The persecution began immediately. The KKK went to his home to let him know he didn't belong in a white man's church. He told them, "I've been looking into the saints church from way back before I went overseas. Done decided it was God's church, so I come back and joined. That's the whole of it."
They let him know he needed to remove his name off the church rolls or else.
Len went to church the following Sunday and told everyone what had happened. They told him that if he felt the need to remove his name, it was still written in heaven. If he felt the need to distance himself it was okay. Len had to make a decision. What he knew in his heart drove that decision. "If you folks can endure persecution, why can't I? Maybe I get hung from a limb and shot full of holes, and Jesus take me if that happened."
While all this was happening in Alabama, the KKK was parading in Salt Lake City even though President Heber J. Grant was speaking boldly against it. White America was not ready to change. Crosses burned on Ensign Peak.
Len left Alabama and moved to Cincinnati, hoping to escape the Jim Crow problems of the South. He had married, his wife was baptized in 1925. The two of them moved to that new city and looked for the church. There was no welcome for them there - only glares and whispers. When the sacrament was passed it was not offered to them.
"The next Sunday, the Hopes went to church again, after a long prayer. But you can't pray someone out of their life - held ideas any more than you can pray a window out of its built up dust."
This second time they went to church was a repeat of the week before and soon after the branch president came to tell them they would not be able to attend the Latter Day Saints Church.
I know what I would have done it that point but for Len and Mary Hope - well, their testimonies burn deep in them.
They offered that branch president a compromise. They would come once every 3 months to a district conference, sit in the back row, invisible, pay their tithing and leave.
This faithful couple did just that. They studied the gospel at home, taught it to their children, attended district meetings where they greeted every missionary and their investigators. The missionaries responded to them and began visiting them every fast Sunday to hold a meeting in their home and offered them the sacrament. There they had their own testimony meeting.

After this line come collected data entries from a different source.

$ cat config.mk
export PLATFORM = sky130hd
export DESIGN_NAME = ysyx_23060240_mem_arb
export DESIGN_NICKNAME = d
export VERILOG_FILES = /design/src/rtl/ysyx_23060240_mem_arb.sv
export SDC_FILE = /design/constraint.sdc
export NUM_CORES = 1
export LEC_CHECK = 0
export CORE_UTILIZATION = 30
export CTS_CLUSTER_DIAMETER = 60
export DETAILED_ROUTE_END_ITERATION = 7
export HOLD_SLACK_MARGIN = 0.02
export PLACE_DENSITY = 0.78
export SYNTH_ARGS = -nofsm -noshare
export SYNTH_HDL_FRONTEND = slang
export SYNTH_SLANG_ARGS = --single-unit
$ cat constraint.sdc
create_clock -name clk -period 1.36 [get_ports clk]
set_clock_uncertainty 0.05 [all_clocks]
set_input_delay 0.204 -clock clk [delete_from_list [all_inputs] [get_ports clk]]
set_output_delay 0.204 -clock clk [all_outputs]
set_load 0.1 [all_outputs]
$ cat src/rtl/ysyx_23060240_mem_arb.sv
// ysyx_23060240_mem_arb
// Shares the single memory port between the instruction fetch unit (IFU) and the
// load/store unit (LSU). Only one transaction is in flight at a time. The LSU always
// wins over the IFU. The granted request is latched and presented to memory, and the
// response is routed back to the master that owns the transaction.
// Reset is synchronous and active-low (rst == 0 at a rising clock edge).
// Optional feature macro: ARB_TIMEOUT_EN adds a watchdog. When the watchdog expires,
// the owner receives an error response with zero data.
module ysyx_23060240_mem_arb #(
    parameter int ADDR_W         = 32,
    parameter int DATA_W         = 32,
    parameter int TIMEOUT_CYCLES = 255
) (
    input  logic                clk,
    input  logic                rst,
    input  logic                ifu_req_valid,
    output logic                ifu_req_ready,
    input  logic [ADDR_W-1:0]   ifu_addr,
    output logic                ifu_rsp_valid,
    output logic [DATA_W-1:0]   ifu_rsp_data,
    output logic                ifu_rsp_err,
    input  logic                lsu_req_valid,
    output logic                lsu_req_ready,
    input  logic [ADDR_W-1:0]   lsu_addr,
    input  logic                lsu_wen,
    input  logic [DATA_W-1:0]   lsu_wdata,
    input  logic [DATA_W/8-1:0] lsu_wmask,
    output logic                lsu_rsp_valid,
    output logic [DATA_W-1:0]   lsu_rsp_data,
    output logic                lsu_rsp_err,
    output logic                mem_req_valid,
    input  logic                mem_req_ready,
    output logic [ADDR_W-1:0]   mem_addr,
    output logic                mem_wen,
    output logic [DATA_W-1:0]   mem_wdata,
    output logic [DATA_W/8-1:0] mem_wmask,
    input  logic                mem_rsp_valid,
    input  logic [DATA_W-1:0]   mem_rsp_data
);

    typedef enum logic [1:0] {
        S_IDLE = 2'd0,
        S_REQ  = 2'd1,
        S_RESP = 2'd2
    } state_t;

    typedef enum logic [1:0] {
        OWN_NONE = 2'd0,
        OWN_IFU  = 2'd1,
        OWN_LSU  = 2'd2
    } owner_t;

    state_t                r_state;
    state_t                w_state_next;
    owner_t                r_owner;
    logic [ADDR_W-1:0]     r_addr;
    logic                  r_wen;
    logic [DATA_W-1:0]     r_wdata;
    logic [DATA_W/8-1:0]   r_wmask;

    logic                  w_lsu_acc;
    logic                  w_ifu_acc;
    logic                  w_rsp_fire;
    logic                  w_timeout;
    logic                  w_done;

    // Accept decisions. The LSU has absolute priority. The IFU is granted only when
    // the LSU is silent.
    assign w_lsu_acc  = (r_state == S_IDLE) && lsu_req_valid;
    assign w_ifu_acc  = (r_state == S_IDLE) && !lsu_req_valid && ifu_req_valid;
    assign w_rsp_fire = (r_state == S_RESP) && mem_rsp_valid;

`ifdef ARB_TIMEOUT_EN
    localparam int WDOG_W = ($clog2(TIMEOUT_CYCLES + 1) > 8) ? $clog2(TIMEOUT_CYCLES + 1) : 8;

    logic [WDOG_W-1:0] r_wdog;

    // The watchdog is zeroed when a request is accepted, so it starts at zero in the
    // first REQ cycle. It then counts every cycle spent in REQ/RESP.
    always_ff @(posedge clk) begin
        if (!rst) begin
            r_wdog <= '0;
        end else if (w_lsu_acc || w_ifu_acc) begin
            r_wdog <= '0;
        end else if (r_state != S_IDLE) begin
            r_wdog <= r_wdog + 1'b1;
        end
    end

    // The timeout fires on the TIMEOUT_CYCLES-th waiting cycle. A real response in the
    // same cycle takes precedence.
    assign w_timeout = (r_state != S_IDLE)
                     && (r_wdog == WDOG_W'(TIMEOUT_CYCLES - 1))
                     && !w_rsp_fire;
`else
    logic w_unused;

    assign w_unused  = (TIMEOUT_CYCLES != 0);
    assign w_timeout = 1'b0;
`endif

    // State register. Reset drops any transaction in flight.
    always_ff @(posedge clk) begin
        if (!rst) begin
            r_state <= S_IDLE;
        end else begin
            r_state <= w_state_next;
        end
    end

    // Next-state logic for IDLE -> REQ -> RESP -> IDLE, with the watchdog as an early exit.
    always_comb begin
        w_state_next = r_state;
        case (r_state)
            S_IDLE: begin
                if (w_lsu_acc || w_ifu_acc) begin
                    w_state_next = S_REQ;
                end
            end
            S_REQ: begin
                if (w_timeout) begin
                    w_state_next = S_IDLE;
                end else if (mem_req_ready) begin
                    w_state_next = S_RESP;
                end
            end
            S_RESP: begin
                if (w_rsp_fire || w_timeout) begin
                    w_state_next = S_IDLE;
                end
            end
            default: w_state_next = S_IDLE;
        endcase
    end

    // Latch the granted request and its owner. The fields stay stable until the next grant.
    always_ff @(posedge clk) begin
        if (!rst) begin
            r_owner <= OWN_NONE;
            r_addr  <= '0;
            r_wen   <= 1'b0;
            r_wdata <= '0;
            r_wmask <= '0;
        end else if (w_lsu_acc) begin
            r_owner <= OWN_LSU;
            r_addr  <= lsu_addr;
            r_wen   <= lsu_wen;
            r_wdata <= lsu_wdata;
            r_wmask <= lsu_wmask;
        end else if (w_ifu_acc) begin
            r_owner <= OWN_IFU;
            r_addr  <= ifu_addr;
            r_wen   <= 1'b0;
            r_wdata <= '0;
            r_wmask <= '0;
        end else if ((r_state != S_IDLE) && (w_state_next == S_IDLE)) begin
            r_owner <= OWN_NONE;
        end
    end

    // Master-facing handshakes and response routing. Every output is held quiet while
    // reset is asserted.
    always_comb begin
        w_done        = rst && (w_rsp_fire || w_timeout);
        ifu_req_ready = rst && w_ifu_acc;
        lsu_req_ready = rst && w_lsu_acc;
        ifu_rsp_valid = 1'b0;
        ifu_rsp_data  = '0;
        ifu_rsp_err   = 1'b0;
        lsu_rsp_valid = 1'b0;
        lsu_rsp_data  = '0;
        lsu_rsp_err   = 1'b0;
        if (w_done && (r_owner == OWN_IFU)) begin
            ifu_rsp_valid = 1'b1;
            ifu_rsp_err   = w_timeout;
            ifu_rsp_data  = w_rsp_fire ? mem_rsp_data : '0;
        end
        if (w_done && (r_owner == OWN_LSU)) begin
            lsu_rsp_valid = 1'b1;
            lsu_rsp_err   = w_timeout;
            lsu_rsp_data  = (w_rsp_fire && !r_wen) ? mem_rsp_data : '0;
        end
    end

    assign mem_req_valid = (r_state == S_REQ);
    assign mem_addr      = r_addr;
    assign mem_wen       = r_wen;
    assign mem_wdata     = r_wdata;
    assign mem_wmask     = r_wmask;

endmodule

# Word level (Yosys, flattened, before mapping)
# Cells that the tools add are included.
# classes
n_eq_ne	4
n_bitwise	1
muxes	21
n_reduce_logical	21
# ops
op	n
32-bit 2-to-1 mux	8
2-bit 2-to-1 mux	6
1-bit logical AND	11
4-bit 2-to-1 mux	2
2-bit one-hot mux with 3 select lines	1
2-bit nonzero test	3
2-bit by 1-bit equality test with 1-bit output (second input constant)	2
2-bit equality test (second input constant)	2
2-bit logical NOT	2
1-bit 2-to-1 mux	4
3-bit nonzero test	1
1-bit logical NOT	2
2-bit OR reduction	1
1-bit logical OR	1
1-bit inverter	1
# totals
out_inout_bits	140
reg_bits	73
input_bits	139

# Logic depth before layout (Yosys ltp)
# Gate-level depths: netlist of the first run.
# logic_depth
depth_word	11
mapped_depth	7

# Worst setup path before layout of the first run
# OpenSTA, ideal clock, no wires.
# synth_timing
path_type	register to output
from	reg r_state[0]
to	out ifu_req_ready
arrival_time_ns	2.998
slack_ns	-1.892
stages_incl_launch_ff	6
n_path_buf	2
cell_sequence	dfxtp_1 > nor2_1 > buf_2 > buf_1 > nand2_1 > nor3_1
# synth_between
elab_chain_cells	4
# synth_rtl
item	line	rtl
from (decl)	53	state_t r_state;
from (signal assigned)	107	r_state <= w_state_next;
2-bit logical NOT	70	assign w_ifu_acc = (r_state == S_IDLE) && !lsu_req_valid && ifu_req_valid;
1-bit logical AND (2 in a row)	70	
1-bit logical AND	165	ifu_req_ready = rst && w_ifu_acc;
to (decl)	17	output logic ifu_req_ready,
# Every way passes these cells.

# Worst setup path in the final report of the first run
# layout_timing
from	in mem_rsp_valid
to	out lsu_rsp_data[15]
# layout_between
elab_chain_cells	4
word_cells_on_any_way	6
classes_between	mux (2); reduce/logical (4)
# layout_rtl
item	line	rtl
from (decl)	37	input logic mem_rsp_valid,
1-bit logical AND (*)	71	assign w_rsp_fire = (r_state == S_RESP) && mem_rsp_valid;
1-bit logical AND (on tied branches)	181, 164	
32-bit 2-to-1 mux / 1-bit logical AND (equally long branches)	181, 178	
32-bit 2-to-1 mux (*)	178	if (w_done && (r_owner == OWN_LSU)) begin
to (decl)	29	output logic [DATA_W-1:0] lsu_rsp_data,
# Mark *: on every way between the ends. The rest lies on a longest branch, timed or not.

==> impl_metrics.tcl, run 1 <==
set metrics [dict create \
    cp-start-kind "primary input" \
    post-route-util 0.8118 \
    endpoint_kind "primary output" \
    numCtsBuffers 9 \
    crit_start "mem_rsp_valid" \
    crit_family "buffers and inverters" \
    finalWirelength_um 16900 \
    ctsHoldBuffers 0 \
    p_leak_uw 0.003625 \
    dp_hpwl_um 11500 \
    synth_seq_cells 73 \
    clk_latency_ps 330 \
    fin_nets 776 \
    yosysUniqueCellTypes 30 \
    die_x_um 108.7 \
    power.density_nw_per_um2 1001 \
    post-route-period-util 1.562 \
    critPathRequiredTime_ps 1110 \
    final_common_cell "buf_12" \
    yosys_warnings 0 \
    setup_viol 140 \
    nFillCells 626 \
    cts_tree "yes" \
    post-route-drc-count 0 \
    vias 3926 \
    status "finished, violations left" \
    fin_area_um2 8916 \
    slowest_stage "clkdlybuf4s50_1" \
    clk_pin_slew_ps 50 \
    area_growth_pct 160.8 \
    worstReg2RegStart "r_state[0]" \
    port_buffers 276 \
    crit_type "in -> out" \
    placed_area_um2 8025 \
    start_util 0.3112 \
    gr-total-overflow 0 \
    critPathMaxStageDelay_ps 490 \
    ys_seq_area_frac 0.4275 \
    cp.arrival_ps 1870 \
    routedWlPerCell_um 21.61 \
    hold_slack_ps 180.1 \
    tns_ps -55140 \
    syn_area_um2 3418 \
    final_cell_mix "buf_12, clkdlybuf4s50_1, and2_4, dfxtp_1, a22o_1" \
    grt_max_degree 33 \
    grtUsageTotal 0.2767 \
    final_hold_viol_count 0 \
    drt_iter0_markers 112 \
    crit_chain "clkdlybuf4s50_1 > nand4b_1 > buf_4 > nor4b_4 > buf_6 > buf_12 > and2_4 > buf_12" \
    drtAntennaViolNets 0 \
    timing.critical_path.buf_inv 5 \
    crit_top_cell "buf_12" \
    violations "setup timing" \
    ioPinCount 279 \
    regArea_um2 1503 \
    die-area_um2 11830 \
    slew_viol_final 0 \
    critPathMaxFanout 16 \
    core_um2 10980 \
    grt_pass1_vias 4162 \
    vias_per_cell 5.020 \
    vdd_drop_max_mv 0.9425 \
    routabilityCongestion 0.7546 \
    syn-instance-count 328 \
    worstHoldStart "lsu_req_valid" \
    antenna_found_initial 0 \
    setup_ws_ps -764.3 \
    drt_first_pass_iters 4 \
    placementRows 38 \
    max_clock_freq_mhz 470.7 \
    rsz0062_at_grt "true" \
    drive_above_1_share 0.5592 \
    synth_area_per_cell_um2 10.42 \
    cts_root_buf "clkbuf_16" \
    htree_levels 3 \
    cts.sinks 73 \
    cts.path.max_buffers 2 \
    maxCapViolations 0 \
    grt_pass1_wl_um 24160 \
    multi_input_area_um2 2043 \
    die_h_um 108.7 \
    finalCriticalPeriod_ps 2124 \
    diodes 0 \
    min_path_type "in -> reg" \
]
## path summary, 6_finish.rpt
kind / to / slack (ps) / cells past startpoint
hold / removal: r_owner[0] / 180 / 2
setup reg to reg: mem_wdata[21] / -180 / 7
hold reg to reg: mem_addr[15] / 490 / 2
setup / recovery: lsu_rsp_data[15] / -760 / 8
## report_power, final
part,internal [uW],total [uW],switching [uW]
combinational,1660,3860,2190
clock,1530,2480,947
sequential,2370,2600,229
total,5560,8930,3370
## Yosys cell counts
cell	n	area share
dfxtp_1	73	0.43
and2_1	64	0.12
a22o_1	37	0.095
a21oi_1	33	0.048
mux2i_1	32	0.094
a211oi_2	30	0.11
clkbuf_1	16	0.018
buf_6	7	0.023
buf_2	6	0.0088
a211oi_1	3	0.0066
buf_1	3	0.0033
buf_4	3	0.0066
nor2_1	2	0.0022
nor2b_1	2	0.0037
nor3b_1	2	0.0044
a21oi_2	1	0.0026
a22oi_1	1	0.0022
a31o_1	1	0.0026
and2_4	1	0.0026
and3_1	1	0.0018
conb_1	1	0.0011
inv_2	1	0.0011
nand2_1	1	0.0011
nand4b_1	1	0.0026
nor3_1	1	0.0015
nor3b_2	1	0.0037
nor4b_2	1	0.0044
o21a_1	1	0.0022
o21ai_0	1	0.0015
or2_1	1	0.0018
## repair_timing
item	in CTS	in global routing
hold endpoints to repair	0	0
pin swaps	35	21
resized for setup	46	12
gates cloned	10	3
setup endpoints to repair	106	141
buffers inserted	16	8
## cell families (layout without fill, tap and decap cells)
family | Yosys count | in the layout | share of synthesized area
buffers and inverters | 36 | 347 | 0.06040
other | 1 | 2 | 0.001097
AOI/OAI and AO/OA | 108 | 108 | 0.2705
DFF | 73 | 73 | 0.4275
and+or+nand+nor | 78 | 80 | 0.1468
muxes | 32 | 32 | 0.09371
## layout make-up
class                   count  area share
repair buffers            330      0.5469
multi-input cells         222      0.2292
flip-flops and latches     73      0.1685
clock buffers              11     0.02835
well taps                 140     0.01965
clock inverters             5    0.007017
inverters                   1   0.0004210
## worst reg2reg max path, cell delays in order (launching register included)
cell     delay, ps
dfxtp_2        320
buf_4          130
nor2_4          50
and3_4         180
buf_4          140
buf_6          130
buf_16         160
a22o_1         260
## sequential cells by signal (all words and copies together) (netlist names)
name       cells
r_owner        2
mem_wen        1
mem_addr      32
mem_wmask      4
r_state        2
mem_wdata     32
## per-layer routing
layer / up-vias / GRT usage / wire (um)
met2: 212 / 0.5122 / 8988
met4: 0 / 0.1284 / 552
met5: - / 0 / 0
li1: 1808 / - / -
met1: 1862 / 0.2833 / 5901
met3: 44 / 0.08368 / 1457
## through the flow
stage,std cells,setup WS [ps],total power [uW]
floorplan,329,-496.8,4601
global route,782,-823.2,9201
global placement,737,-722.0,6055
finish,782,-764.3,8928
CTS,778,-736.1,8877
detailed placement,737,-779.6,6113
Note: power is estimated with default switching activity, not from simulation.
==> run 2, diff against run 1 <==
CELL_PAD_IN_SITES_DETAIL_PLACEMENT = 1   (was not set)
CELL_PAD_IN_SITES_GLOBAL_PLACEMENT = 1   (was not set)
CORE_ASPECT_RATIO = 1.25   (was not set)
CORE_UTILIZATION = 20   (was 30)
PLACE_DENSITY = 0.76   (was 0.78)
==> run 2 against run 1 <==
The flow still finishes with violations (setup timing); final cell count rose by 12%; routed wire length grew 11%; sequential cell count is the same; non-clock buffer count is 15 higher; sequential share of layout area is 0.64 points lower; clock power down 8.1%; combinational power rose by 5.2%.
==> impl_metrics.tcl, run 2 (synthesis gave the netlist of run 1 again) <==
set metrics [dict create \
    use_met2 0.3956 \
    critPathMaxStageDelay_ps 320 \
    cts.sinks 73 \
    min_path_type "in -> reg" \
    routabilityCongestion 0.7937 \
    use_met3 0.05828 \
    cts_root_buf "clkbuf_16" \
    timing.critical_path.buf_inv 4 \
    port_buffers 276 \
    vdd_drop_max_mv 0.8336 \
    dp_hpwl_um 12500 \
    finalWirelength_um 18720 \
    drive_above_1_share 0.5649 \
    critPathMaxFanout 16 \
    vias 3987 \
    endpoint_kind "primary output" \
    placementRows 53 \
    grt_pass1_vias 4539 \
    cp.arrival_ps 1960 \
    maxCapViolations 0 \
    p_leak_uw 0.003734 \
    cts_tree "yes" \
    fin_nets 789 \
    drt_iter0_markers 114 \
    slew_viol_final 0 \
    clk_latency_ps 340 \
    top_usage_layer "met2" \
    setup_ws_ps -854.4 \
    slowest_stage "dfxtp_2" \
    gr-usage-met1 0.2027 \
    cp-start-kind "register" \
    stdcell_count 875 \
    final_hold_viol_count 0 \
    crit_chain "nand4b_1 > buf_4 > nor4b_4 > buf_6 > clkbuf_16 > and2_4 > buf_12" \
    die_x_um 118.9 \
    violations "setup timing" \
    drt_first_pass_iters 4 \
    routedWlPerCell_um 21.40 \
    placed_area_um2 8218 \
    antenna_found_initial 0 \
    rsz0062_at_grt "true" \
    final_cell_mix "buf_12, clkdlybuf4s50_1, and2_4, dfxtp_1, a22o_1" \
    start_util 0.2037 \
    grt_pass1_wl_um 27040 \
    ctsHoldBuffers 0 \
    max_clock_freq_mhz 451.6 \
    power.density_nw_per_um2 963.8 \
    area_growth_pct 171.1 \
    gr-total-overflow 0 \
    total_power_uw 8931 \
    dp.cells 821 \
    hold_slack_ps 370.1 \
    vias_per_cell 4.557 \
    post-route-period-util 1.628 \
    clk_pin_slew_ps 60 \
    drtAntennaViolNets 0 \
    setup_viol 141 \
    multi_input_area_um2 2024 \
    ioPinCount 279 \
    grtUsageTotal 0.2043 \
    diodes 0 \
    crit_family "buffers and inverters" \
    htree_levels 3 \
    grt_max_degree 33 \
    cts.path.max_buffers 2 \
    status "finished, violations left" \
    core_um2 16780 \
    crit_type "reg -> out" \
    critPathRequiredTime_ps 1110 \
    finalCriticalPeriod_ps 2214 \
    final_common_cell "buf_12" \
    numCtsBuffers 9 \
    regArea_um2 1503 \
    die_h_um 148.2 \
    die-area_um2 17620 \
    post-route-drc-count 0 \
    fin_area_um2 9266 \
    nFillCells 1606 \
    dp_slack_ps -817.8 \
]
[run 2: cell count changes in the layout (fill, tap and decap cells not counted), sizes merged]
cell	previous run	this run
bufinv	1	0
and2	67	65
clkinv	1	3
clkbuf	13	14
buf	190	204
bufbuf	1	0
[run 2: repair_timing]
item | CTS | global route
gates cloned | 10 | 4
endpoints found under the setup margin | 110 | 141
pin swaps | 31 | 27
gates resized for setup | 43 | 11
buffers inserted | 23 | 4
[run 2: worst reg2reg max path: stages (launching register included)]
cell     delay [ps]
dfxtp_2         330
buf_6           130
nor2_4          150
buf_12          120
buf_12          100
buf_6            90
a21oi_4          60
buf_12          160
buf_6           120
buf_16          130
a22o_1          170
[run 2: where the power goes]
part / switching [uW] / leakage, uW / total (uW) / internal [uW]
Clock: 988 / 0.000135 / 2280 / 1290
Sequential: 231 / 0.000612 / 2600 / 2370
Combinational: 2260 / 0.00299 / 4060 / 1800
[run 2: final cells by class]
class                           instances  share of cell area
Clock buffer                           10             0.02579
Timing Repair Buffer                  345              0.5589
Multi-Input combinational cell        220              0.2185
Sequential cell                        73              0.1622
Clock inverter                          6            0.004591
Tap cell                              220             0.02971
Inverter                                1           0.0004051
[run 2: metal layers]
layer / wire, um / share of wire / vias to the layer above
met2: 10380 / 0.55 / 181
met5: 0 / 0 / -
met4: 553 / 0.030 / 0
met3: 1074 / 0.057 / 36
met1: 6709 / 0.36 / 1924
li1: - / - / 1846
[run 2: stage by stage]
stage,utilization,setup TNS (ps)
floorplan,-,-31380
global placement,0.4898,-71220
detailed placement,0.4898,-74000
CTS,0.5427,-72720
global route,0.5523,-80180
finish,0.5523,-71770
[run 2: final timing paths]
| kind | end | cells past startpoint | slack, ps | start |
|---|---|---|---|---|
| worst max-delay path | lsu_rsp_data[9] | 7 | -850 | r_state[0] |
| worst min-delay path | r_owner[0] | 3 | 370 | lsu_req_valid |
| worst max register to register | mem_wdata[21] | 10 | -370 | r_state[1] |
| worst min register to register | mem_addr[19] | 2 | 490 | mem_addr[19] |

Later an LDS newspaperman visiting Cincinnati heard about the Hope family and joined them for their home services. Mark Peterson took note of their worn scriptures and hymn book and asked his wife to send new ones. And then a young missionary visiting the Hope home for one of their Sunday meetings took ill - sore throat, burning fever, head so dizzy he could not stand. Mary Hope insisted she would care for this young man and he was too sick to refuse. That young missionary was Marion Duff Hanks. A friendship was formed between Duff Hanks and the Hopes. And they talked about the realities of being black in the Mormon Church. Elder Hanks, with all the caring and love he could have for the Hopes, expressed his regrets that Len could not have the priesthood. "There are some things I don't understand. I guess we both go on faith."
Of course Len wanted the priesthood, but what concerned him most was how he was living the life God had given him.
I need to finish Book 3 of Standing on the Promises (The Last Mile of the Way) before I know how Len and Mary Hope's story ends but I know this. They exemplify a deeper faith and trust in the Lord then I have ever had.
"I may not have the priesthood but I have the Restored Gospel, and that is rich bounty. Elder Hanks, priesthood will come. I don't know when but I believe it will come in God's time."
"There's many people needs healing - not just in their bodies but in their hearts and in their souls. I believe they need to understand some things before the Lord going to change what is."